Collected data
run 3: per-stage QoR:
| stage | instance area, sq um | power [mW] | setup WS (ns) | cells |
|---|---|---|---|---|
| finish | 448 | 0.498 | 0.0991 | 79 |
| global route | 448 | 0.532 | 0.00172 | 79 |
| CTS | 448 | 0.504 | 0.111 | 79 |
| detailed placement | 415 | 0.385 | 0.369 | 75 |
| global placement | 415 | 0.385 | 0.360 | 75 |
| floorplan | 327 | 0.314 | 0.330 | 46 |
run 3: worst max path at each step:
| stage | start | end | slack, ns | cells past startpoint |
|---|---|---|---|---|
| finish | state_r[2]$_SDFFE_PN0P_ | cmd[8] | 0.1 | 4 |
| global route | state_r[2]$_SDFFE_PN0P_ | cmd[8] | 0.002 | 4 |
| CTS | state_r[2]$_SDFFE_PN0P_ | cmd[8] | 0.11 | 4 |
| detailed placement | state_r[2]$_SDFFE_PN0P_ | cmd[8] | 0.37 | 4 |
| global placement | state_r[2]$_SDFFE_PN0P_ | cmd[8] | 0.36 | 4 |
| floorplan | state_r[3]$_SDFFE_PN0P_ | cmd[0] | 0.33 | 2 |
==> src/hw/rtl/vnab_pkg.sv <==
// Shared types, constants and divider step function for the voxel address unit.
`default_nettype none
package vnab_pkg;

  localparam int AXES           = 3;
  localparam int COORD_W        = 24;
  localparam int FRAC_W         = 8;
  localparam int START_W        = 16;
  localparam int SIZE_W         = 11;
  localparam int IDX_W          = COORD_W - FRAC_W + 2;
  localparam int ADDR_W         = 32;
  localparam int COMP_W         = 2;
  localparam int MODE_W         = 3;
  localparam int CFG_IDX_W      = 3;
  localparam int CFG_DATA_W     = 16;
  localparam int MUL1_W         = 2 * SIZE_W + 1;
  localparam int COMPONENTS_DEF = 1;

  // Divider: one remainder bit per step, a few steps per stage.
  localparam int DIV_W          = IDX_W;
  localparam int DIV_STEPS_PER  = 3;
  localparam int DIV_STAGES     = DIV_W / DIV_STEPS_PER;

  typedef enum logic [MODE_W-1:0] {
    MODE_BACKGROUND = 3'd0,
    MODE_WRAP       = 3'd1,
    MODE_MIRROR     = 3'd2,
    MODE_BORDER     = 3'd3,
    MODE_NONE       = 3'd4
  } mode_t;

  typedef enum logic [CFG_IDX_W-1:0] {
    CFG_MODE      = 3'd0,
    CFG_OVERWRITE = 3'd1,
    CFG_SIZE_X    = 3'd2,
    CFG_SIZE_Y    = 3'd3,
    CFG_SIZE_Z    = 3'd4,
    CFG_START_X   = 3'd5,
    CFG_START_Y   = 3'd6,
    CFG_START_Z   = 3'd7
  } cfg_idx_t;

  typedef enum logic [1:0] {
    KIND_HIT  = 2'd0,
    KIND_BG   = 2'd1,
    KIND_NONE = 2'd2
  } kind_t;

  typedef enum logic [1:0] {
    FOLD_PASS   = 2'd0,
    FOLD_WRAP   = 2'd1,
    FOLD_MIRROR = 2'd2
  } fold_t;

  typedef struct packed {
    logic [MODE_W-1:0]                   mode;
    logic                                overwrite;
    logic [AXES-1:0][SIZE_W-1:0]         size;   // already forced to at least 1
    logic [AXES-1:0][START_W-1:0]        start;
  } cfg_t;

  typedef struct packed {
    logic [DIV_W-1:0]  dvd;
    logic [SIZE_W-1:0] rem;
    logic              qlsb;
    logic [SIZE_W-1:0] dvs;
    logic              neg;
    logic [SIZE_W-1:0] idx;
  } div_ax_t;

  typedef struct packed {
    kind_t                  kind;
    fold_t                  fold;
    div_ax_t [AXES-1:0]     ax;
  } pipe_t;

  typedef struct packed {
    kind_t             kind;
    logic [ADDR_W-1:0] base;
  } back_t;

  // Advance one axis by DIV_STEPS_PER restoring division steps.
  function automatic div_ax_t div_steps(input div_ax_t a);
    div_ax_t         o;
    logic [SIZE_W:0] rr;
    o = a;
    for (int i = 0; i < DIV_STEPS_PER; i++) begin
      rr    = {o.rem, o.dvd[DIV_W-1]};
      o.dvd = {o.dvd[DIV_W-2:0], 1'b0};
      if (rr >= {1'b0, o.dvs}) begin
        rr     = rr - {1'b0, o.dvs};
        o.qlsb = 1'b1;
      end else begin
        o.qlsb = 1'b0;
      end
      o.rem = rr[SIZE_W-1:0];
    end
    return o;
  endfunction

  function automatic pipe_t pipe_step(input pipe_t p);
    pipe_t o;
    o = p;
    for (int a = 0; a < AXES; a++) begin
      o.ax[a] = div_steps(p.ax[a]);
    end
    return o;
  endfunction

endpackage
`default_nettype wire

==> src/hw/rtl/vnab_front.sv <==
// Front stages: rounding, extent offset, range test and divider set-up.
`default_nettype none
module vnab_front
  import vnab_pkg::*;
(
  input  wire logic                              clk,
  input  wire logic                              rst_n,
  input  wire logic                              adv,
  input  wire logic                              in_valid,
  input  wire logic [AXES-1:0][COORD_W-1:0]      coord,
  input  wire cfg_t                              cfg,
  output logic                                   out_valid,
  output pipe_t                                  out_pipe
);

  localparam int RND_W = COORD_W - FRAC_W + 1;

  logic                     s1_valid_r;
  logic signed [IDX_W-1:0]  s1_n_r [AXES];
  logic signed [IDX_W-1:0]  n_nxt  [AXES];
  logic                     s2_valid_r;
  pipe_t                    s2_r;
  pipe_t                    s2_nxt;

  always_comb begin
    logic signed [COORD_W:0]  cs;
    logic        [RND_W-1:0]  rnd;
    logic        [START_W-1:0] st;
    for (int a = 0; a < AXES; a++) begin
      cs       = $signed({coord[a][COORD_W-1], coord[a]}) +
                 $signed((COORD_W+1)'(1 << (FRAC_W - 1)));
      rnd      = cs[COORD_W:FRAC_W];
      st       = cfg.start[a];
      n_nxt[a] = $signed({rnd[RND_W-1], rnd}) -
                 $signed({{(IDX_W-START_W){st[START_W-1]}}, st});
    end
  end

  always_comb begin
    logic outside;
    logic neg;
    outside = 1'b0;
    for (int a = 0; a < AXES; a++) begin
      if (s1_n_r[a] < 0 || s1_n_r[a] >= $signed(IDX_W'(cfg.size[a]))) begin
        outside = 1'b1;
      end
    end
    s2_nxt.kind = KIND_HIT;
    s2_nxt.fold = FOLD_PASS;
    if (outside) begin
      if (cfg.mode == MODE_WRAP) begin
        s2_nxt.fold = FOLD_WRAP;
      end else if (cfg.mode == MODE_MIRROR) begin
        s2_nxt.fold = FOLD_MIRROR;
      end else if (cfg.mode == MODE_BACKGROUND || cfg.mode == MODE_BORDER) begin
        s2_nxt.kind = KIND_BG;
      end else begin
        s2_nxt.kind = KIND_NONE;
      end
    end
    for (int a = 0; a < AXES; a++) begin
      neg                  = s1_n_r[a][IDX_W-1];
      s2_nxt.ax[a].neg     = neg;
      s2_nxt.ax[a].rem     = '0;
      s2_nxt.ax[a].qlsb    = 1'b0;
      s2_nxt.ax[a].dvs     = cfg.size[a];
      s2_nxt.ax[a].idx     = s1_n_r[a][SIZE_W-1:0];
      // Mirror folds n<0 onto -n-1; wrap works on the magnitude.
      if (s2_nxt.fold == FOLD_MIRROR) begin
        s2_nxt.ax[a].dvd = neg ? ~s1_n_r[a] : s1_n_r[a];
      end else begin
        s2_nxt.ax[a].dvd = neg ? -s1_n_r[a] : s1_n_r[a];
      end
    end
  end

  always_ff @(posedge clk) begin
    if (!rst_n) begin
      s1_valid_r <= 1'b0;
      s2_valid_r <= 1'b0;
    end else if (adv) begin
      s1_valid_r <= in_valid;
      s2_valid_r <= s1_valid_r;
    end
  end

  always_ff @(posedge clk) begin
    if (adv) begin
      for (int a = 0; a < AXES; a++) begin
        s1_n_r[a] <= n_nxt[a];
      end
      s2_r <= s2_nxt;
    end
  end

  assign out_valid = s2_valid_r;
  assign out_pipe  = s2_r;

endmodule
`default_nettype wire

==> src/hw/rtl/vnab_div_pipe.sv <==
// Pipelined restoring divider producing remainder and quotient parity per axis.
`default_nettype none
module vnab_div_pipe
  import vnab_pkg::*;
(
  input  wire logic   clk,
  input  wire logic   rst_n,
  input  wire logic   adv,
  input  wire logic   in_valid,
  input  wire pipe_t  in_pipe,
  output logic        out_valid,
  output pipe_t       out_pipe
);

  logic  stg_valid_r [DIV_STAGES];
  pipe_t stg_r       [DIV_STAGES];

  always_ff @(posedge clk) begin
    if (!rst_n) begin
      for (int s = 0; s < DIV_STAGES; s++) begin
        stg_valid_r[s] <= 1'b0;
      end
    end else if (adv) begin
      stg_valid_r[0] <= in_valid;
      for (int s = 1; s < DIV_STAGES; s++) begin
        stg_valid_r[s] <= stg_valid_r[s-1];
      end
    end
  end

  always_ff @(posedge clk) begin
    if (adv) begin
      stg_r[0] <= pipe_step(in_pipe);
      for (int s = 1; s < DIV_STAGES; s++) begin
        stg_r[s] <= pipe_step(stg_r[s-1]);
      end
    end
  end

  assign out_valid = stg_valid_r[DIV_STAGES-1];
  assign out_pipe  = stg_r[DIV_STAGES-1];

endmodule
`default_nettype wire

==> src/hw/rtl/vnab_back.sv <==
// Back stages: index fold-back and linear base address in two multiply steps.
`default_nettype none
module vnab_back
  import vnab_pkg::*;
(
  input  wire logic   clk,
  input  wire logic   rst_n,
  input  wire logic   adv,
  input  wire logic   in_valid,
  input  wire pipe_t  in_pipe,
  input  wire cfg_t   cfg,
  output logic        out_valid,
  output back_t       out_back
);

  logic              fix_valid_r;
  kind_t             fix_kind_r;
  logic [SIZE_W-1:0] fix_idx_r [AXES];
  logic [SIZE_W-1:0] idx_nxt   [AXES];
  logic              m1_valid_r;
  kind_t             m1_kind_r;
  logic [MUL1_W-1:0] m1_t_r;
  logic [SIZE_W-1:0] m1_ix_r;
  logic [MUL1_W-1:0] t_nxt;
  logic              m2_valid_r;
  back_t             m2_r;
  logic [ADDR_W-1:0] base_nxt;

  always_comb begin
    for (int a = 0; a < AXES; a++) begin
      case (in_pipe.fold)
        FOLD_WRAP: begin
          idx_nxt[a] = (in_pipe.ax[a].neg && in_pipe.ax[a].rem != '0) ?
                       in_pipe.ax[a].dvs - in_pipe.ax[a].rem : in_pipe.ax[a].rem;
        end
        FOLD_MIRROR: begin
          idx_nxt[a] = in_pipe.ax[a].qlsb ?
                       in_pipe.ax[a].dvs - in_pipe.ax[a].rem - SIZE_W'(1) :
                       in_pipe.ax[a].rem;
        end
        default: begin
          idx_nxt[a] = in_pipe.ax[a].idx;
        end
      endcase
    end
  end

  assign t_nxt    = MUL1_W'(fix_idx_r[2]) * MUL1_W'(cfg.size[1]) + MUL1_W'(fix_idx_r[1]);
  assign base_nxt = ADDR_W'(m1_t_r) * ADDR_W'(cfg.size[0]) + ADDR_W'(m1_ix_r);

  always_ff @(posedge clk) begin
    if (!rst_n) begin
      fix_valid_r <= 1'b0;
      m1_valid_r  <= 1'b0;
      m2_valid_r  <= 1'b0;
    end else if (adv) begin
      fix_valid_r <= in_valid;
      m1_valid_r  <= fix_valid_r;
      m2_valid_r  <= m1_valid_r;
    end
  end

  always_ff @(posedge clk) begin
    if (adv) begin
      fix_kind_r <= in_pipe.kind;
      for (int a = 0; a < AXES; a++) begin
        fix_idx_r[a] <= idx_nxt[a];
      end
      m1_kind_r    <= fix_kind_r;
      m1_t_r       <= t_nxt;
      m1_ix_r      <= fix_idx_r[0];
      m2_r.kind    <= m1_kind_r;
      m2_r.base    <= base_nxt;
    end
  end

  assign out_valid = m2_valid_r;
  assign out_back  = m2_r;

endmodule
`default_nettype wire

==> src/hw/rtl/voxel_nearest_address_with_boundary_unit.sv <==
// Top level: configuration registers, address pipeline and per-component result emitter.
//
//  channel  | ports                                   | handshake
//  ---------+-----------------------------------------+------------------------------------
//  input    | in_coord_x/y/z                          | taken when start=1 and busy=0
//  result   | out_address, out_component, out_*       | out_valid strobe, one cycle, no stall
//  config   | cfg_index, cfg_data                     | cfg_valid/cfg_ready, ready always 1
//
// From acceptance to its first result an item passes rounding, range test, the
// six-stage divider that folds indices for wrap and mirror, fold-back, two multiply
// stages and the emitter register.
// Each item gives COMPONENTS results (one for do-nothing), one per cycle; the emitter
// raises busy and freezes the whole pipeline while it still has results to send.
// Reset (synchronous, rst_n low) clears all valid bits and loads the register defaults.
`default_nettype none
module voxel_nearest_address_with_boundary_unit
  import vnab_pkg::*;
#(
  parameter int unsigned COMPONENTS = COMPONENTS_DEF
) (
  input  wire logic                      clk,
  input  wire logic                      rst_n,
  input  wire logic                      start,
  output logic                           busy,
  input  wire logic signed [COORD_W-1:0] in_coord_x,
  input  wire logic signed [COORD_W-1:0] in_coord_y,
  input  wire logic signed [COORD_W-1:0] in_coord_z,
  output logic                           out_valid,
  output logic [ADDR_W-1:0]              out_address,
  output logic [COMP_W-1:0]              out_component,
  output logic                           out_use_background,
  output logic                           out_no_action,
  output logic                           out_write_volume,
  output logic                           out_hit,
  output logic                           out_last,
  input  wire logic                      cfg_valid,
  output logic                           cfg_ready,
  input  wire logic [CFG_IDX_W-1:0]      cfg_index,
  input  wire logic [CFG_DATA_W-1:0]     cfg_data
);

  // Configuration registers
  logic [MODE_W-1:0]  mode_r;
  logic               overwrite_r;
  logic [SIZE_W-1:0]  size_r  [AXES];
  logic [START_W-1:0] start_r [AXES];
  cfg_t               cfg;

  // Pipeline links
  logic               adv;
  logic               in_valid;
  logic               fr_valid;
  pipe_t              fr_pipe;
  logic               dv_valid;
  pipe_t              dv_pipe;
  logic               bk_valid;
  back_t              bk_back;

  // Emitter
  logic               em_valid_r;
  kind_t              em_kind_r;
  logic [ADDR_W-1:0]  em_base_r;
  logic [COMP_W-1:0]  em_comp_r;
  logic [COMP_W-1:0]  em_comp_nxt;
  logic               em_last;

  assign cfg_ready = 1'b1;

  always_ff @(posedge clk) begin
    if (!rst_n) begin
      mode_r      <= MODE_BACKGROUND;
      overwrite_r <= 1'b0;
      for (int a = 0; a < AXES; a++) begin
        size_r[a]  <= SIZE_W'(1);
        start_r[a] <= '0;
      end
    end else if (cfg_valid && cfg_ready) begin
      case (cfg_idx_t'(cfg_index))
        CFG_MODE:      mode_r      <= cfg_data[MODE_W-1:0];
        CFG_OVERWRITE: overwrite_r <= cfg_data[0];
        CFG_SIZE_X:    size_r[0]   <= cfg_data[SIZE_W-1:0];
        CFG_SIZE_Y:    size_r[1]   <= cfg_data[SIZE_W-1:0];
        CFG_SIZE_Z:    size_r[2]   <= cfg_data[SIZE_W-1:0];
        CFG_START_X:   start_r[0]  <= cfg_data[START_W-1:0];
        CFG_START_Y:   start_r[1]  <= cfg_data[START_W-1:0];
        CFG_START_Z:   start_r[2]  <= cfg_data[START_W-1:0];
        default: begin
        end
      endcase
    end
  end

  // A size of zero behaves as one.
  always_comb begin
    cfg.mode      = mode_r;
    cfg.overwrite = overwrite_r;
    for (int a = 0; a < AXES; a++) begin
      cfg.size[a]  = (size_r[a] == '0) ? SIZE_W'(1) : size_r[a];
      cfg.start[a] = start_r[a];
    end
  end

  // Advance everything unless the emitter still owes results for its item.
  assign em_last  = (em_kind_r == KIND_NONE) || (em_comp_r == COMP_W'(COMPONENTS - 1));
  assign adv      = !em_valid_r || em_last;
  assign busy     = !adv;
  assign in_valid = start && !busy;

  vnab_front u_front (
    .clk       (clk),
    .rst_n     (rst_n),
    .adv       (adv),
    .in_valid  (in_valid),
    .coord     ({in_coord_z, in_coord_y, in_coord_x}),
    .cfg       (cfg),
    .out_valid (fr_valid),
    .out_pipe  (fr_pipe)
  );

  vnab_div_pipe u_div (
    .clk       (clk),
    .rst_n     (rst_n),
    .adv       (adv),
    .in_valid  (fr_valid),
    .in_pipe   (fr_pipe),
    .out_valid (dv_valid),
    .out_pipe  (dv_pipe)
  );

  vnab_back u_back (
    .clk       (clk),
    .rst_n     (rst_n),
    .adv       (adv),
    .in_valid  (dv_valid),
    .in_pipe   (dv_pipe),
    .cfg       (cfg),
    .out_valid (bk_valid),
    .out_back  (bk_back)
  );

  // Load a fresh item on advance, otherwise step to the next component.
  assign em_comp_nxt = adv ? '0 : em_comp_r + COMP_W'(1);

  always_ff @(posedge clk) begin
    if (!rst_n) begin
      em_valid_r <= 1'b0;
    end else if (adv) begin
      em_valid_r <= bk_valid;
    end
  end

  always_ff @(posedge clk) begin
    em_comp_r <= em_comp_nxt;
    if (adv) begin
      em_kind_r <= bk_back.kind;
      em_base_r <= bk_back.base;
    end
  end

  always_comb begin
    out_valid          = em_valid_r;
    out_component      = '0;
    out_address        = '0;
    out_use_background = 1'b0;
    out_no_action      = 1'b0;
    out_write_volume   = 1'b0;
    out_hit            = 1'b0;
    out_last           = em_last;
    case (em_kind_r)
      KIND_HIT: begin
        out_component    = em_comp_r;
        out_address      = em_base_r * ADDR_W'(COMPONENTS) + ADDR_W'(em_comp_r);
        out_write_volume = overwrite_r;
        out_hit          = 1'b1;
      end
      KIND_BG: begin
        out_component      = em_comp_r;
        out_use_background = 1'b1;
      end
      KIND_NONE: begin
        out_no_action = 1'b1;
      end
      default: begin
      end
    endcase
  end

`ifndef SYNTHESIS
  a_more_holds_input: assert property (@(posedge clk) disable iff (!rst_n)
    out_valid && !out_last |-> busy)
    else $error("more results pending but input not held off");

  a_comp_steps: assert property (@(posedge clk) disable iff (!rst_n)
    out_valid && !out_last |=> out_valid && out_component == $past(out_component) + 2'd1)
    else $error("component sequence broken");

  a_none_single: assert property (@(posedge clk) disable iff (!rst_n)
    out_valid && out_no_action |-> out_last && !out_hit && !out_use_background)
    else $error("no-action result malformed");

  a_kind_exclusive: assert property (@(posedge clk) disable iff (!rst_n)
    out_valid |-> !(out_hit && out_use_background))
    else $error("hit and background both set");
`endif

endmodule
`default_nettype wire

» WORK REQUIRED: Among the lines in the data above, find those containing "test" and give only how many there are.

» SOLVED EXERCISE: 2